> _Prompt_
Quote exactly and only this range of lines in the data below: the line that holds "localparam int NUM_W" to the line that holds "localparam int DIV_STAGES = Q_W;", both included.

> _Available data_
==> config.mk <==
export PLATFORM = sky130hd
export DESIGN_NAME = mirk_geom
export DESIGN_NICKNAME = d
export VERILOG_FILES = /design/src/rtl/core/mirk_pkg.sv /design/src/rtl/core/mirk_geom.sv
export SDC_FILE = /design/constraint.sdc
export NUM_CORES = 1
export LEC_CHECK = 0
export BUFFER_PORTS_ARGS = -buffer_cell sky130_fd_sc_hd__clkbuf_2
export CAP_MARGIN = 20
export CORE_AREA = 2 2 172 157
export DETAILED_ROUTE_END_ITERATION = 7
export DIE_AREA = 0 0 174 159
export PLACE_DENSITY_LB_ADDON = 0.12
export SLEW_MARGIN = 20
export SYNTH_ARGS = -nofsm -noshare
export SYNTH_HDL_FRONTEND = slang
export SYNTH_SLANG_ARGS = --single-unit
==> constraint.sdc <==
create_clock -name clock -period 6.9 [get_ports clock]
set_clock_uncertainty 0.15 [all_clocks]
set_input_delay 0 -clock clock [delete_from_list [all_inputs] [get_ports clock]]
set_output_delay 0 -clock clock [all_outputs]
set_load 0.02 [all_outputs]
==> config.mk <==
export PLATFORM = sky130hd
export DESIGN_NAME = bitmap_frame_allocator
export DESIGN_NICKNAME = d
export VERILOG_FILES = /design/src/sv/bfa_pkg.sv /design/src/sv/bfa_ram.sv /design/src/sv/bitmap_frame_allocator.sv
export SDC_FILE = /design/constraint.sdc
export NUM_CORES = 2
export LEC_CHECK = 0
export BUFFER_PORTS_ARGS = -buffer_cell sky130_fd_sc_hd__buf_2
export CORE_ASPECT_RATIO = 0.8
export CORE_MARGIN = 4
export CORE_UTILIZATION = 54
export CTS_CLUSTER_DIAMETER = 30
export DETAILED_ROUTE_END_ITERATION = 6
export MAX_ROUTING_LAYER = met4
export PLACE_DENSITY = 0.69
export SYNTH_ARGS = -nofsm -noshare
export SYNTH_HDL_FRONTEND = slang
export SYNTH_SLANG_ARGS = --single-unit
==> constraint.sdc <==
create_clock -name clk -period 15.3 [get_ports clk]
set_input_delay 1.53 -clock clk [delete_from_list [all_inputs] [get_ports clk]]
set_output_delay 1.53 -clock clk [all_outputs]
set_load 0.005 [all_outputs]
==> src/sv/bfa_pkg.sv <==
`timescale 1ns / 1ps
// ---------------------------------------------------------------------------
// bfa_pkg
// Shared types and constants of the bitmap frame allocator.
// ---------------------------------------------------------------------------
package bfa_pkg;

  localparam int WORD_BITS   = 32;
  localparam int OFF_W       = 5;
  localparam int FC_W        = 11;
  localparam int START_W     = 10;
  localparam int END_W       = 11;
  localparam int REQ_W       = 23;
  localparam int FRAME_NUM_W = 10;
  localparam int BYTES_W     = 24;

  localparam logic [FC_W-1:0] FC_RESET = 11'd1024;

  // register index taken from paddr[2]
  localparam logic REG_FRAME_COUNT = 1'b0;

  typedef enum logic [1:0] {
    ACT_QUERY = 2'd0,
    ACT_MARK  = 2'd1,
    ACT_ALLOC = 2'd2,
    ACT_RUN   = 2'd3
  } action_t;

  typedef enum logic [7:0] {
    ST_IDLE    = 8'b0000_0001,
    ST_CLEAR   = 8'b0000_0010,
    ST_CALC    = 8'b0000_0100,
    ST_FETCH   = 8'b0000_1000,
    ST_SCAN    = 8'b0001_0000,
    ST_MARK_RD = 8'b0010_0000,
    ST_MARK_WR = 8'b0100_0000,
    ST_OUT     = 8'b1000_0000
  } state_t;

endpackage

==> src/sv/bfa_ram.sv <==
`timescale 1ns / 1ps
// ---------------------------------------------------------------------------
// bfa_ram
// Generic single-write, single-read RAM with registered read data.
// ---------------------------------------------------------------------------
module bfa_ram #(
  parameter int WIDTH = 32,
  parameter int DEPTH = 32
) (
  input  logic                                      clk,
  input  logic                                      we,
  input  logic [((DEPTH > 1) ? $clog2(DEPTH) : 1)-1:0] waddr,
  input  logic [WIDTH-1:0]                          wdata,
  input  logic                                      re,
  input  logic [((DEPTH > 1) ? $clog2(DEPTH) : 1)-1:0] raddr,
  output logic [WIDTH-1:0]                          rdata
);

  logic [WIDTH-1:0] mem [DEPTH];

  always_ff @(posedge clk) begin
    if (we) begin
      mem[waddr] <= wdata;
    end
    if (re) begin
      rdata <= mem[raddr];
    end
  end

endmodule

...

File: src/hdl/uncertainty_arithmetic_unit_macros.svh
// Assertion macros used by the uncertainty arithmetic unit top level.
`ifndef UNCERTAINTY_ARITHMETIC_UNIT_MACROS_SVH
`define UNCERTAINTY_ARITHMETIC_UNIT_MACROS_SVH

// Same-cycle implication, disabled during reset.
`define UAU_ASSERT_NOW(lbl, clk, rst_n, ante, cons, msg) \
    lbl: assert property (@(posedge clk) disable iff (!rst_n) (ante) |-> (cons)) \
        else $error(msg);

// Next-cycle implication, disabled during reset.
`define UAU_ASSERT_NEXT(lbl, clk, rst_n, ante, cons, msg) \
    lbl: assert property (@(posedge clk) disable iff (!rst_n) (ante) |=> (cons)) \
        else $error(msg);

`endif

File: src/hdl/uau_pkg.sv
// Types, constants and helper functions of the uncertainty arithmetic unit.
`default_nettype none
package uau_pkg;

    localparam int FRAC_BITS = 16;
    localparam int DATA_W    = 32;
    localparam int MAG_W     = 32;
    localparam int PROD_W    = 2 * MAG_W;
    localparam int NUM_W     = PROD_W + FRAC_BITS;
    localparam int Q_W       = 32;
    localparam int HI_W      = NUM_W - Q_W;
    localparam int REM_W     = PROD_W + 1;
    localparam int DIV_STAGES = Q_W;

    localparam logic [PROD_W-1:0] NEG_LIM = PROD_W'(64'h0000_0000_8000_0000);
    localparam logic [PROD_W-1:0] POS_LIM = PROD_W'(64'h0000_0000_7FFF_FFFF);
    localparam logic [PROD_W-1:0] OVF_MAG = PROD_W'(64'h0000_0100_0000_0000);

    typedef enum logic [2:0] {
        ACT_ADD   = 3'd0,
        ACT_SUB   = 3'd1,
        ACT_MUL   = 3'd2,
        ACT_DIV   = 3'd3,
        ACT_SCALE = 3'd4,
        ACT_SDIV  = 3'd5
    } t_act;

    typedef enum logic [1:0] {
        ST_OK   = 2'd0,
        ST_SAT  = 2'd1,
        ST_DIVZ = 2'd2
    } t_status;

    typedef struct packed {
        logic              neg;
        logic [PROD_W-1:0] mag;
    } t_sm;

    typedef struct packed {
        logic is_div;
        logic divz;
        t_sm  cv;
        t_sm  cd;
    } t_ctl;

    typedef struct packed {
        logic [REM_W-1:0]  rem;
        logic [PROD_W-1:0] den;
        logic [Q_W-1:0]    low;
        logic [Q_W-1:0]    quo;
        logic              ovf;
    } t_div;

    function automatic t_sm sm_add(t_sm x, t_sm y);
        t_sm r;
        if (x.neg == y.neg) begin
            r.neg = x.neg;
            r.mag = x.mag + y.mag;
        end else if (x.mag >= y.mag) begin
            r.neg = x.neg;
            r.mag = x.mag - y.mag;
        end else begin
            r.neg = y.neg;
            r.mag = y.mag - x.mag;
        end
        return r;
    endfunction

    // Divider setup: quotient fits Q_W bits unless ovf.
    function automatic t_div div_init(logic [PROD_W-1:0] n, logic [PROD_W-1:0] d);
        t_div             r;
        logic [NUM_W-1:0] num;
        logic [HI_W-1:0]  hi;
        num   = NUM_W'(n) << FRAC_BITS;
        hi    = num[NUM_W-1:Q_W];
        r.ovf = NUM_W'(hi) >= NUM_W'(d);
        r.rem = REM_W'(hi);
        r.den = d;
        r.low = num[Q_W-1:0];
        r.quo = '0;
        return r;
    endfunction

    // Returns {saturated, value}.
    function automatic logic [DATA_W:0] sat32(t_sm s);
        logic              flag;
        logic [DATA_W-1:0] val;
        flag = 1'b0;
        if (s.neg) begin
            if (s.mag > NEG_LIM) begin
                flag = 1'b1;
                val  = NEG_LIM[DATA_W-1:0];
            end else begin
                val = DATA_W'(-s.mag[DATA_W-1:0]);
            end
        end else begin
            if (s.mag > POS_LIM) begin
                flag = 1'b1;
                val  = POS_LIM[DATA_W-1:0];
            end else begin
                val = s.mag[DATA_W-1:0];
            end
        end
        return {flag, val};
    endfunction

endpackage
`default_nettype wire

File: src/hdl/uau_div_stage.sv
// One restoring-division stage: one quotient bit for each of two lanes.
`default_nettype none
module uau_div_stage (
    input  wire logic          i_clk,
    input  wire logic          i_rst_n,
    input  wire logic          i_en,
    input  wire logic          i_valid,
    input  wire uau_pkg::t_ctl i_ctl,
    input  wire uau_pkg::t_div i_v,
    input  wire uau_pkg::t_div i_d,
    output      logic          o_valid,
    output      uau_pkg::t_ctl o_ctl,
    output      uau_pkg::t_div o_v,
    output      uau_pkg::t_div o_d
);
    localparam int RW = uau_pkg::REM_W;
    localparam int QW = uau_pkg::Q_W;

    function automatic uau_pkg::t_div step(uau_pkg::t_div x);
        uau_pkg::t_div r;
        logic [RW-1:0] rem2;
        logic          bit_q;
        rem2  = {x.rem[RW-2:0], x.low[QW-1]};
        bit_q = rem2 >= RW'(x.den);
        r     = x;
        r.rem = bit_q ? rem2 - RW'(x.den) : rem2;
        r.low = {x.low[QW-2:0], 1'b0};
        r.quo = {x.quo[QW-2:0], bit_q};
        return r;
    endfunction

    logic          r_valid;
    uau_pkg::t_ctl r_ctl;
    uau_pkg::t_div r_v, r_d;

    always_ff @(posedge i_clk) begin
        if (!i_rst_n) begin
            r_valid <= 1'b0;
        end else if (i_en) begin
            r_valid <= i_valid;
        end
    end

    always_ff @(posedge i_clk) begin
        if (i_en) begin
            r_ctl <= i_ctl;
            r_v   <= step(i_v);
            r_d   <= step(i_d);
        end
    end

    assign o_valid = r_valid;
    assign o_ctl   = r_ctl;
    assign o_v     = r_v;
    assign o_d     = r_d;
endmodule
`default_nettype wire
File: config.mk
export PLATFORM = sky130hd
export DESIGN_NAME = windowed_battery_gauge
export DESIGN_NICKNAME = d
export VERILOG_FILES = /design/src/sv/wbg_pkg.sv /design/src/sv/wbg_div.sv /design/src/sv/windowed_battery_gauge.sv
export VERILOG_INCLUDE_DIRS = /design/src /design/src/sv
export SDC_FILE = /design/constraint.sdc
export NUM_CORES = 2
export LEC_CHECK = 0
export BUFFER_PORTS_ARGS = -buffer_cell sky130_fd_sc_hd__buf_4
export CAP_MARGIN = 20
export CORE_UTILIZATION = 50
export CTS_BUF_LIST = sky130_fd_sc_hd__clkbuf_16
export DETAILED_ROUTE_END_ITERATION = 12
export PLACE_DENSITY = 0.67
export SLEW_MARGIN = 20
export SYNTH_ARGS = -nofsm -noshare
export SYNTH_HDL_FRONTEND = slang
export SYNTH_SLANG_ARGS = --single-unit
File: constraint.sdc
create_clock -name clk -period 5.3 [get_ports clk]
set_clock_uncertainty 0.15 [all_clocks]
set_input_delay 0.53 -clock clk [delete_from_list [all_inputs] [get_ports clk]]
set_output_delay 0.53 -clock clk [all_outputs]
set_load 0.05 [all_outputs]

> _Final answer_
    localparam int NUM_W     = PROD_W + FRAC_BITS;
    localparam int Q_W       = 32;
    localparam int HI_W      = NUM_W - Q_W;
    localparam int REM_W     = PROD_W + 1;
    localparam int DIV_STAGES = Q_W;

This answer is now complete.